Nell’ecumenismo le esperienze di fede si incontrano, si confrontano e reciprocamente si arricchiscono: ascoltare gli altri ed esprimere le proprie identità è il primo passo per andare oltre il silenzio e rendere udibile la propria voce. La Settimana di preghiere per l’unità dei cristiani è un‘occasione da cogliere per mettere in atto questo atteggiamento. Un vibrante invito ad interrogarci sul profondo significato di ecumenismo ci viene dalla pastora Lidia Maggi.
di Lidia Maggi,
pastora battista – Milano
Il battismo italiano, sorto in un contesto a maggioranza cattolica con l’intenzione di richiamare alla fedeltà evangelica quanti vivevano una religiosità per tradizione o nell’indifferenza, si ritrova oggi a muovere con convinzione i propri passi lungo il cammino ecumenico, sempre in nome della fedeltà iniziale. La sequela di Gesù nella storia, infatti, richiede una libertà e un’attitudine al discernimento che non può tradursi nello stare fermi nelle posizioni di partenza. Qohelet direbbe che «c’è un tempo per strappare ed uno per cucire!».
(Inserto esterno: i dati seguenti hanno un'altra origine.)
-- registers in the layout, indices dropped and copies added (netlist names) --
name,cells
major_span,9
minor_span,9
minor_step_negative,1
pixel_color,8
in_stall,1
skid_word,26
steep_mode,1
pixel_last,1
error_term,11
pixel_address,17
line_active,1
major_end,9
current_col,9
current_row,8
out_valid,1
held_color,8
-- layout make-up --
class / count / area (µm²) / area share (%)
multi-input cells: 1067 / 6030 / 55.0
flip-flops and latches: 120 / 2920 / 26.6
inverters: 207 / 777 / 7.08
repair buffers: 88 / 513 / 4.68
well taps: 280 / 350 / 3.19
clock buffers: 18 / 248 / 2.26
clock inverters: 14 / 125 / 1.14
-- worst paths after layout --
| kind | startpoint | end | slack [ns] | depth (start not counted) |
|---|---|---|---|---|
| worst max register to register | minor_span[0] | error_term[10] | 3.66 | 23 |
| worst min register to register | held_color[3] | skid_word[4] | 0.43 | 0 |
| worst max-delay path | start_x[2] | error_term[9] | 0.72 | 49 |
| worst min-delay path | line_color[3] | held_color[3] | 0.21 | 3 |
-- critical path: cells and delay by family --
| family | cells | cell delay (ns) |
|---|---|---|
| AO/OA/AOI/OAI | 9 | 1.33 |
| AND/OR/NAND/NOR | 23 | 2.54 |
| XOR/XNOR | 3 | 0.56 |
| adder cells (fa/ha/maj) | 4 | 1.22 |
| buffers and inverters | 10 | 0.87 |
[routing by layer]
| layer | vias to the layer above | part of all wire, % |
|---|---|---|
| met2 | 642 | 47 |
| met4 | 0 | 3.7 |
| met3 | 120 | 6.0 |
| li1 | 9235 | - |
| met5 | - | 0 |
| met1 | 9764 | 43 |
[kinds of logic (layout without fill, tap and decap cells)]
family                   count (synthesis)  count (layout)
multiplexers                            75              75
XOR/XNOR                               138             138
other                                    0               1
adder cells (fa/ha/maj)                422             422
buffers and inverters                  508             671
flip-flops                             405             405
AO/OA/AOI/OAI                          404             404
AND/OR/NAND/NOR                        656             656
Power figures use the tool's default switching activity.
===== config.mk =====
export PLATFORM = sky130hd
export DESIGN_NAME = dtw_div_cell
export DESIGN_NICKNAME = d
export VERILOG_FILES = /design/src/rtl/core/dtw_pkg.sv /design/src/rtl/core/dtw_div_cell.sv
export SDC_FILE = /design/constraint.sdc
export NUM_CORES = 1
export LEC_CHECK = 0
export BUFFER_PORTS_ARGS = -buffer_cell sky130_fd_sc_hd__buf_4
export CORE_AREA = 2 2 135 137
export DETAILED_ROUTE_END_ITERATION = 6
export DIE_AREA = 0 0 137 139
export PLACE_DENSITY = 0.91
export SLEW_MARGIN = 10
export SYNTH_ARGS = -nofsm -noshare
export SYNTH_HDL_FRONTEND = slang
export SYNTH_SLANG_ARGS = --single-unit

===== constraint.sdc =====
create_clock -name i_clk -period 5.3 [get_ports i_clk]
set_input_delay 0.795 -clock i_clk [delete_from_list [all_inputs] [get_ports i_clk]]
set_output_delay 0.795 -clock i_clk [all_outputs]
set_load 0.05 [all_outputs]
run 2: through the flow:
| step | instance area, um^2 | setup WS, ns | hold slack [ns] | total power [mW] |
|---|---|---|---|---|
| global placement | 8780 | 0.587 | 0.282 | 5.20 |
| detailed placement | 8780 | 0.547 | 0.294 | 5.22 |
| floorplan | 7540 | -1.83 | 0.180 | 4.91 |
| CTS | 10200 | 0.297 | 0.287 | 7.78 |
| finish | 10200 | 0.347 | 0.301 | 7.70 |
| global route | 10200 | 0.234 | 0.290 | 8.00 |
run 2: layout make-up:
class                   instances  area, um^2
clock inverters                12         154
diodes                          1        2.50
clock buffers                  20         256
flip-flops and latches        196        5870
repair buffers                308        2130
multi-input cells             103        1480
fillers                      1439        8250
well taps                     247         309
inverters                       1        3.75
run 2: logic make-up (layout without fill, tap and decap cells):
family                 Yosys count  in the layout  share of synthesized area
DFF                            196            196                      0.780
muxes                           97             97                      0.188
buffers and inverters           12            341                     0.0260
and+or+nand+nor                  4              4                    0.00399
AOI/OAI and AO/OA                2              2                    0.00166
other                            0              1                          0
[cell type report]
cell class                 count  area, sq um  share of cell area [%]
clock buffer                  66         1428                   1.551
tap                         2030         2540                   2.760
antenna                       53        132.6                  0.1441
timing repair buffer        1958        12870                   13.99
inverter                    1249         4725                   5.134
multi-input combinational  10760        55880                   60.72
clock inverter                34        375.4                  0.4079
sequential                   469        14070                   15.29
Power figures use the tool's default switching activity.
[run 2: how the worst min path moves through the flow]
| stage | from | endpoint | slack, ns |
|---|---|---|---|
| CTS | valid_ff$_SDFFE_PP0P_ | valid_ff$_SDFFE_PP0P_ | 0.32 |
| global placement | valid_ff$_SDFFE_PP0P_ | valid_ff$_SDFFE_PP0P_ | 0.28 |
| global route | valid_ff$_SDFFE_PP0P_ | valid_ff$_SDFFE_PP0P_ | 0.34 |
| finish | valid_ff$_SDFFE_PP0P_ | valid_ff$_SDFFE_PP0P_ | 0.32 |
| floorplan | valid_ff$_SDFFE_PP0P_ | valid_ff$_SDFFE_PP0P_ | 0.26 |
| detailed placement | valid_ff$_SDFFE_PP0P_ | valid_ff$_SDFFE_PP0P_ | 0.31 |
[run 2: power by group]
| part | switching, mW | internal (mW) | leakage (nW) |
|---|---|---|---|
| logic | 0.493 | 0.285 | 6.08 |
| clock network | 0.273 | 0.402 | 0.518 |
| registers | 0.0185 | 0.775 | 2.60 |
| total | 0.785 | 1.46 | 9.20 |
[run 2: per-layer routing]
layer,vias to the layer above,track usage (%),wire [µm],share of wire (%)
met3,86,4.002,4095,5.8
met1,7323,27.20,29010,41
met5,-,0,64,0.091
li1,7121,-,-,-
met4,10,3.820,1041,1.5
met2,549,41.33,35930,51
[config.mk]
export PLATFORM = sky130hd
export DESIGN_NAME = fp32_adder_subtractor_core
export DESIGN_NICKNAME = d
export VERILOG_FILES = /design/src/hw/rtl/fpas_pkg.sv /design/src/hw/rtl/fpas_align.sv /design/src/hw/rtl/fpas_addnorm.sv /design/src/hw/rtl/fpas_round.sv /design/src/hw/rtl/fp32_adder_subtractor_core.sv
export SDC_FILE = /design/constraint.sdc
export NUM_CORES = 1
export LEC_CHECK = 0
export ABC_AREA = 1
export BUFFER_PORTS_ARGS = -buffer_cell sky130_fd_sc_hd__buf_2
export CORE_MARGIN = 5
export CORE_UTILIZATION = 30
export DETAILED_ROUTE_END_ITERATION = 8
export HOLD_SLACK_MARGIN = 0.05
export PLACE_DENSITY_LB_ADDON = 0.25
export SETUP_SLACK_MARGIN = 0.3
export SYNTH_ARGS = -nofsm -noshare
export SYNTH_HDL_FRONTEND = slang
export SYNTH_HIERARCHICAL = 1
export SYNTH_SLANG_ARGS = --single-unit
[constraint.sdc]
create_clock -name clk -period 10.7 [get_ports clk]
set_input_delay 2.14 -clock clk [delete_from_list [all_inputs] [get_ports clk]]
set_output_delay 2.14 -clock clk [all_outputs]
set_load 0.03 [all_outputs]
Le chiese battiste italiane sono oggi fortemente impegnate nell’ecumenismo. Cosa intendiamo per ecumenismo? Non un generico atteggiamento di tolleranza, in base al quale tutte le esperienze religiose si equivalgono. Perseguiamo un ecumenismo “a caro prezzo”, nel quale la libertà religiosa, tanto cara alla tradizione battista, non sia confusa con l’indifferenza tra cristiani di diverse confessioni; un ecumenismo che non confonda neppure l’unità voluta da Gesù (Gv 17) con l’uniformità, ma la ricerchi nella prospettiva della “comunione nella diversità”.
La posta in gioco nel cammino ecumenico è niente di meno che la qualità evangelica della fede. Non si può ridurre la Parola dell’Evangelo alla comprensione che ne ha la singola chiesa. Abbiamo bisogno della testimonianza delle altre realtà confessionali per rispondere alla chiamata di Dio. Con Paolo dobbiamo riconoscere che «ci sono molte membra, ma vi è un solo corpo. E l’occhio non può dire alla mano: “io non ho bisogno di te”; né parimenti il capo può dire ai piedi: “io non ho bisogno di voi” » (1Cor 12, 20-21).
Senza rimuovere le differenze tra le varie chiese, lo spirito ecumenico cerca di rendere fruttuosa tale diversità. Non vogliamo rinunciare al nostro specifico, alla nostra appartenenza confessionale, poiché è nella concreta esperienza della chiesa che si matura una fede adulta e responsabile. Tuttavia sentiamo di dover cogliere la forza profetica racchiusa nell’impegno ecumenico. Oggi, noi battisti italiani siamo chiamati a ridire la nostra tradizione non più in chiave polemica ma in continuo ascolto dell’altro. Intuiamo che annunciare l’Evangelo richiede la disponibilità a lasciarsi interrogare. Temiamo una società che sempre meno è disponibile al confronto.
Nella prospettiva ecumenica la diversità diventa dialogica: i fratelli e le sorelle si interpellano a vicenda, in tutta franchezza, al fine di convertirsi insieme a quell’Evangelo di cui nessuno è padrone e tutti sono discepoli. E’, dunque, uno stimolo a ricercare una maggior appartenenza a Cristo e a maturare un cuore missionario in risposta alla chiamata all’evangelizzazione, senza confondere tale evangelizzazione con la propaganda della propria chiesa.